A ideia do projeto sobre escuta ativa de crianças surgiu, entre 2017 e 2018, a partir da publicação de uma Resolução Conjunta do CONANDA, CONARE, DPU e CNIG, que estabelece procedimentos de identificação preliminar, atenção e proteção para crianças e adolescentes desacompanhados ou separados.

A Defensoria Pública da União atua como uma “curadora especial”. A DPU também avalia a vulnerabilidade desse público, em relação às condições de saúde física e psicossocial, questões relacionadas a tráfico de pessoas, abusos e violência etc.
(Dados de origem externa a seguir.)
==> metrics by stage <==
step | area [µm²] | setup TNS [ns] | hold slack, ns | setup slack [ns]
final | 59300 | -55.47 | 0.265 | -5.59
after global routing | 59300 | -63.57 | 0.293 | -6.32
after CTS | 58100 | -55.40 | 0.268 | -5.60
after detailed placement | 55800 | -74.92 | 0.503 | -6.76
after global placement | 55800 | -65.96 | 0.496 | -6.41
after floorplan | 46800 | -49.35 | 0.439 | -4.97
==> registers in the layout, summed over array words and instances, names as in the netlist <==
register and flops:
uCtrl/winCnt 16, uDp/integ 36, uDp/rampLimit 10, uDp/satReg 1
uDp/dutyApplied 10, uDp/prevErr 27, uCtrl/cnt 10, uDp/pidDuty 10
`config.mk`:
```
export PLATFORM = sky130hd
export DESIGN_NAME = dual_delay_pulse_gen
export DESIGN_NICKNAME = d
export VERILOG_FILES = /design/src/rtl/pg_pkg.sv /design/src/rtl/pg_edge_detect.sv /design/src/rtl/pg_delay_chan.sv /design/src/rtl/pg_rs_latch.sv /design/src/rtl/dual_delay_pulse_gen.sv
export SDC_FILE = /design/constraint.sdc
export NUM_CORES = 1
export LEC_CHECK = 0
export BUFFER_PORTS_ARGS = -buffer_cell sky130_fd_sc_hd__clkbuf_2
export CAP_MARGIN = 5
export CORE_MARGIN = 5
export CORE_UTILIZATION = 50
export CTS_CLUSTER_SIZE = 20
export DETAILED_ROUTE_END_ITERATION = 6
export GPL_TIMING_DRIVEN = 0
export PLACE_DENSITY = 0.7
export SYNTH_ARGS = -nofsm -noshare
export SYNTH_HDL_FRONTEND = slang
export SYNTH_SLANG_ARGS = --single-unit
```
`constraint.sdc`:
```
create_clock -name clk_i -period 2 [get_ports clk_i]
set_input_delay 0.5 -clock clk_i [delete_from_list [all_inputs] [get_ports clk_i]]
set_output_delay 0.5 -clock clk_i [all_outputs]
set_load 0.03 [all_outputs]
```
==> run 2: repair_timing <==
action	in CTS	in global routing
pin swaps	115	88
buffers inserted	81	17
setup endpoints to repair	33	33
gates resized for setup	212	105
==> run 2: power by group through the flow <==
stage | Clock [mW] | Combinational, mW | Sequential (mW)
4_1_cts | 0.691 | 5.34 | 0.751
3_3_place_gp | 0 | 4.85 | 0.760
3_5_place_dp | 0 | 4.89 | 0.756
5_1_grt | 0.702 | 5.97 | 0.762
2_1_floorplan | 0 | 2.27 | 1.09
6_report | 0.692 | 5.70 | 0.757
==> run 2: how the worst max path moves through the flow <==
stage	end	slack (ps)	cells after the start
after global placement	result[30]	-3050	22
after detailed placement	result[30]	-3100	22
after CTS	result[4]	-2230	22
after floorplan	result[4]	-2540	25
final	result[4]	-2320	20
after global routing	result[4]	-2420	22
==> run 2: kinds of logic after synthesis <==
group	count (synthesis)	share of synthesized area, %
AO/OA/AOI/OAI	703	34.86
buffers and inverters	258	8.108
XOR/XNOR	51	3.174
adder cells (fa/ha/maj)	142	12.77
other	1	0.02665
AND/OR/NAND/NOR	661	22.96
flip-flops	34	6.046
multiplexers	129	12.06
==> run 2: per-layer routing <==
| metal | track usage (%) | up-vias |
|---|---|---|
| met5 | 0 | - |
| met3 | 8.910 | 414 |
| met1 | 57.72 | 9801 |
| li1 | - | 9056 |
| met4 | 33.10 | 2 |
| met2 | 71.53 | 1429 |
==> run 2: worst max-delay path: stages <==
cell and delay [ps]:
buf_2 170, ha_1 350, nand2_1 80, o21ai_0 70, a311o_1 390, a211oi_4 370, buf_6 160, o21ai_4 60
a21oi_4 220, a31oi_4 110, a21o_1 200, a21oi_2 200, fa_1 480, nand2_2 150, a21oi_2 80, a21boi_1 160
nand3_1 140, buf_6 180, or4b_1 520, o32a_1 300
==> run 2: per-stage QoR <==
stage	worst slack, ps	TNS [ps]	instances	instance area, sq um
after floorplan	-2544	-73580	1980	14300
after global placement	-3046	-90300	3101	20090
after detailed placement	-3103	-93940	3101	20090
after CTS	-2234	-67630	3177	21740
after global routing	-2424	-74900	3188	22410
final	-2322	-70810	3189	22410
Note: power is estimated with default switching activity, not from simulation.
[src/rtl/dsm_pkg.sv]
package dsm_pkg;
   // Number of enabled cycles between a word entering and its residue/carry appearing.
   function automatic int dsm_latency(input int slices);
      return slices - 1;
   endfunction
endpackage

[src/rtl/dsm_delay.sv]
module dsm_delay #(
   parameter int W     = 4,
   parameter int DEPTH = 1
) (
   input  logic         clk,
   input  logic         rst,
   input  logic         en,
   input  logic [W-1:0] d,
   output logic [W-1:0] q
);
   generate
      if (DEPTH == 0) begin : g_wire
         assign q = d;
      end else begin : g_regs
         logic [W-1:0] stage [DEPTH];
         always_ff @(posedge clk) begin
            if (rst) begin
               for (int j = 0; j < DEPTH; j++) stage[j] <= '0;
            end else if (en) begin
               stage[0] <= d;
               for (int j = 1; j < DEPTH; j++) stage[j] <= stage[j-1];
            end
         end
         assign q = stage[DEPTH-1];
      end
   endgenerate
endmodule

[src/rtl/dsm_slice.sv]
module dsm_slice #(
   parameter int W = 4
) (
   input  logic         clk,
   input  logic         rst,
   input  logic         en,
   input  logic [W-1:0] k,
   input  logic         c_in,
   output logic [W-1:0] res,
   output logic         c_out
);
   logic [W:0] sum;

   always_comb sum = {1'b0, res} + {1'b0, k} + {{W{1'b0}}, c_in};

   always_ff @(posedge clk) begin
      if (rst) begin
         res   <= '0;
         c_out <= 1'b0;
      end else if (en) begin
         res   <= sum[W-1:0];
         c_out <= sum[W];
      end
   end
endmodule

[src/rtl/dsm_first_order.sv]
module dsm_first_order
   import dsm_pkg::*;
#(
   parameter int WIDTH   = 16,
   parameter int SLICE_W = 4
) (
   input  logic             clk,
   input  logic             rst,
   input  logic             en,
   input  logic [WIDTH-1:0] k_in,
   output logic             carry_out,
   output logic [WIDTH-1:0] residue
);
   localparam int SLICES = WIDTH / SLICE_W;
   localparam int LAT    = dsm_latency(SLICES);

   // slice width must tile the word exactly
   generate
      if (SLICE_W < 1 || (WIDTH % SLICE_W) != 0 || SLICES < 1) begin : g_bad_cfg
         $error("dsm_first_order: SLICE_W must be >= 1 and divide WIDTH");
      end
   endgenerate

   logic [SLICES:0] carry_chain;
   assign carry_chain[0] = 1'b0;

   generate
      for (genvar i = 0; i < SLICES; i++) begin : g_slice
         logic [SLICE_W-1:0] k_aligned;
         logic [SLICE_W-1:0] res_raw;

         // word skew: slice i adds the word from i enabled cycles ago
         dsm_delay #(.W(SLICE_W), .DEPTH(i)) u_kskew (
            .clk(clk), .rst(rst), .en(en),
            .d(k_in[i*SLICE_W +: SLICE_W]), .q(k_aligned)
         );

         dsm_slice #(.W(SLICE_W)) u_add (
            .clk(clk), .rst(rst), .en(en),
            .k(k_aligned), .c_in(carry_chain[i]),
            .res(res_raw), .c_out(carry_chain[i+1])
         );

         // residue deskew: lower slices wait until the top slice catches up
         dsm_delay #(.W(SLICE_W), .DEPTH(LAT - i)) u_deskew (
            .clk(clk), .rst(rst), .en(en),
            .d(res_raw), .q(residue[i*SLICE_W +: SLICE_W])
         );
      end
   endgenerate

   // top slice carry register drives the output directly
   assign carry_out = carry_chain[SLICES];
endmodule

[config.mk]
export PLATFORM = sky130hd
export DESIGN_NAME = dsm_first_order
export DESIGN_NICKNAME = d
export VERILOG_FILES = /design/src/rtl/dsm_pkg.sv /design/src/rtl/dsm_delay.sv /design/src/rtl/dsm_slice.sv /design/src/rtl/dsm_first_order.sv
export SDC_FILE = /design/constraint.sdc
export NUM_CORES = 1
export LEC_CHECK = 0
export ABC_AREA = 1
export BUFFER_PORTS_ARGS = -buffer_cell sky130_fd_sc_hd__buf_4
export CORE_UTILIZATION = 30
export DETAILED_ROUTE_END_ITERATION = 12
export HOLD_SLACK_MARGIN = 0.08
export SLEW_MARGIN = 15
export SYNTH_ARGS = -nofsm -noshare
export SYNTH_HDL_FRONTEND = slang
export SYNTH_SLANG_ARGS = --single-unit
export TNS_END_PERCENT = 50
[constraint.sdc]
create_clock -name clk -period 3.4 [get_ports clk]
set_input_delay 0.34 -clock clk [delete_from_list [all_inputs] [get_ports clk]]
set_output_delay 0.34 -clock clk [all_outputs]
set_load 0.05 [all_outputs]
==> results.toml <==
[critical_path]
path_buf_inv = 2
cp-end-kind = "flop"
path_class = "primary input to flop"
cp.required_ns = 3.19
crit_chain = "buf_4 > nor2_4 > clkinv_2"
critical_path_arrival_ns = 1.52
startpoint_type = "primary input"
crit_slowest_cell = "clkinv_2"
critPathMaxFanout = 60
path_delay_family = "buffers and inverters"
cpPeakStageDelay_ns = 0.79

[placement]
dp_cells = 465
hpwlAfterDp_mm = 3.240
gp_congestion = 0.7332
port_buffers = 35

[floorplan]
dieArea_sq_um = 11170
ios = 36
placementRows = 37
coreArea_sq_um = 10370
chipHeight_um = 105.7
start_util_pct = 31.12
die_w_um = 105.7

[power]
intPower_mw = 1.375
leakagePower_nw = 1.640
netSwitchingFraction_pct = 26.77
combPwrFrac_pct = 13.1
seq_power_share_pct = 51.8
powerDensity_nw_per_um2 = 502.9
p_sw_mw = 0.5027
irDropWorstVdd_mv = 0.2032
p_clk_share_pct = 35.1

[synthesis]
synth.distinct_cells = 19
netlist_instances = 308
yosys_warnings = 0
synth.ff_latch_count = 68
ys_seq_area_share_pct = 57.08
syn_area_sq_um = 3227
avgSynthCellArea_sq_um = 10.48
synth_nets = 347

[clock_tree]
cts_sinks = 68
clk_latency_ns = 0.34
cts_made_buffers = 9
cts_root_buf = "clkbuf_8"
clock_path_buffers = 2
cts_tree = "done"
clkTransAtPathRegs_ns = 0.08
post-cts-setup-buffers = 0
post_cts_resized = 0
cts_hold_buf = 0
h-tree-depth = 3

[cells_and_area]
n_antenna_cell = 0
instances_no_fill = 481
final_util_pct = 36.02
syn2layout_area_growth_pct = 15.74
mostFrequentLayoutCell = "inv_1"
drive_gt1_share_pct = 28.41
fin_nets = 379
layout_common_cells = "inv_1 (68), edfxtp_1 (48), nand2_1 (43), nor2_2 (38), buf_4 (36)"

[sta]
fin_crit_sh_pct = 50.89
skew_ns = 0.006850
rsz0062_at_grt = "false"
final_max_slew_viol_count = 0
fmax_ghz = 0.5780
hold_violations = 0
fin_crit_ns = 1.730
maxSlewHeadroom_pct = 36.27
tightestPinTransition_ns = 0.9560
fin_setup_tns_ns = 0
setup_violations = 0

[global_route]
grt_max_degree = 61
antenna_found_initial = 0
track_usage_pct = 9.791
gr-total-overflow = 0
first_global_vias = 1886
grt_first_pass_wirelength_mm = 8.362

[route]
num_vias = 1940
wl_per_cell_um = 10.11
drt_iter0_drc = 92
drcViolationCount = 0
wl_mm = 4.864
viasPerCell = 4.033
postRouteAntennaNets = 0
dr.pass1.iters = 4

[status]
status = "completed"

[flow_run]
maxCapViolCount = 0

[worst_hold_path]
hp-class = "primary input to flop"
==> state kept, by name, summed over array words and instances, names as in the netlist <==
name                           cells
g_slice.u_deskew.g_regs.stage     24
g_slice.u_kskew.g_regs.stage      24
g_slice.u_add.res                 16
g_slice.u_add.c_out                4
==> power groups by stage <==
stage	combinational [mW]	clock [mW]	sequential [mW]
floorplan	0.175	0	1.01
global placement	0.245	0	0.990
detailed placement	0.249	0	0.992
CTS	0.251	0.683	0.973
global route	0.279	0.708	0.979
finish	0.247	0.659	0.972
==> per-layer routing <==
layer / part of all wire (%) / global-route usage [%]
met5: 0 / 0
met4: 2.0 / 4.762
met3: 5.9 / 3.649
met2: 48 / 16.62
met1: 44 / 10.75
==> cell usage after synthesis <==
cell type   n  area (sq um)
nor2_4      2         22.52
o21ai_0     6         30.03
o22ai_2     2         25.02
inv_1      68         255.2
inv_2       3         11.26
edfxtp_1   48          1441
fa_1        7         140.1
a21oi_1     7         35.03
nor2_2     38         237.7
nor2_1     14         52.55
nand3_1    15         75.07
ha_1       13         162.7
o21bai_1    1         7.510
nand2_1    43         161.4
buf_6       5         56.30
o22ai_1     5         31.28
or2_2       1         6.260
buf_4      10         75.07
dfxtp_1    20         400.4
==> metrics by stage <==
step                setup slack [ns]  hold WS, ns  instance area, sq um  power (mW)
global placement               1.499       0.4444                  3536       1.235
finish                         1.670       0.2913                  3735       1.878
global route                   1.443       0.2882                  3735       1.966
CTS                            1.710       0.2722                  3734       1.907
floorplan                      1.468       0.4258                  3227       1.182
detailed placement             1.454       0.4502                  3536       1.241
==> worst reg2reg max path, cell delays in order (launching register included) <==
cell	delay, ns
dfxtp_1	0.36
inv_1	0.08
fa_1	0.45
fa_1	0.38
inv_1	0.10
nand3_1	0.07
nand2_1	0.08
nand2_1	0.05
nand2_1	0.06
==> path summary, 6_finish.rpt <==
check / from / endpoint / slack [ns] / cells after the start
setup / recovery: en / g_slice[2].u_kskew.g_regs.stage[0][1] / 1.67 / 3
hold / removal: k_in[15] / g_slice[3].u_kskew.g_regs.stage[0][3] / 0.29 / 3
setup reg to reg: g_slice[3].u_add.res[0] / g_slice[3].u_add.c_out / 1.72 / 8
hold reg to reg: g_slice[0].u_add.c_out / g_slice[0].u_add.c_out / 0.46 / 2
==> cell type report <==
class	instances	area, sq um
Clock inverter	7	73.82
Sequential cell	68	1842
Tap cell	136	170.2
Multi-Input combinational cell	154	987.2
Timing Repair Buffer	36	270.3
Inverter	71	267.8
Fill cell	1051	6635
Clock buffer	9	123.9
==> kinds of logic after synthesis <==
| group | after synthesis | synth area share [%] |
|---|---|---|
| adder cells (fa/ha/maj) | 20 | 9.383 |
| flip-flops | 68 | 57.08 |
| AND/OR/NAND/NOR | 113 | 17.22 |
| AO/OA/AOI/OAI | 21 | 3.994 |
| buffers and inverters | 86 | 12.33 |
No activity file was read; power rests on OpenSTA's default activity.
Diante do contexto mundial e regional das migrações, a América do Sul defrontou-se com uma nova onda de migrações que representou um desafio às Defensorias da região, tornando-a uma das regiões com maior mobilidade migratória mundial, e as Defensorias são a linha de frente da proteção de direitos humanos dessas populações.

Neste contexto, incorporar metodologias inovadoras e boas práticas internacionais ao planejamento da governança migratória foi recebido como uma possibilidade de a DPU contar com ferramentas atualizadas para subsidiar tecnicamente e aperfeiçoar a assistência jurídica prestada, a proteção de direitos humanos, bem como promover a cooperação internacional na área de migrações e refúgio.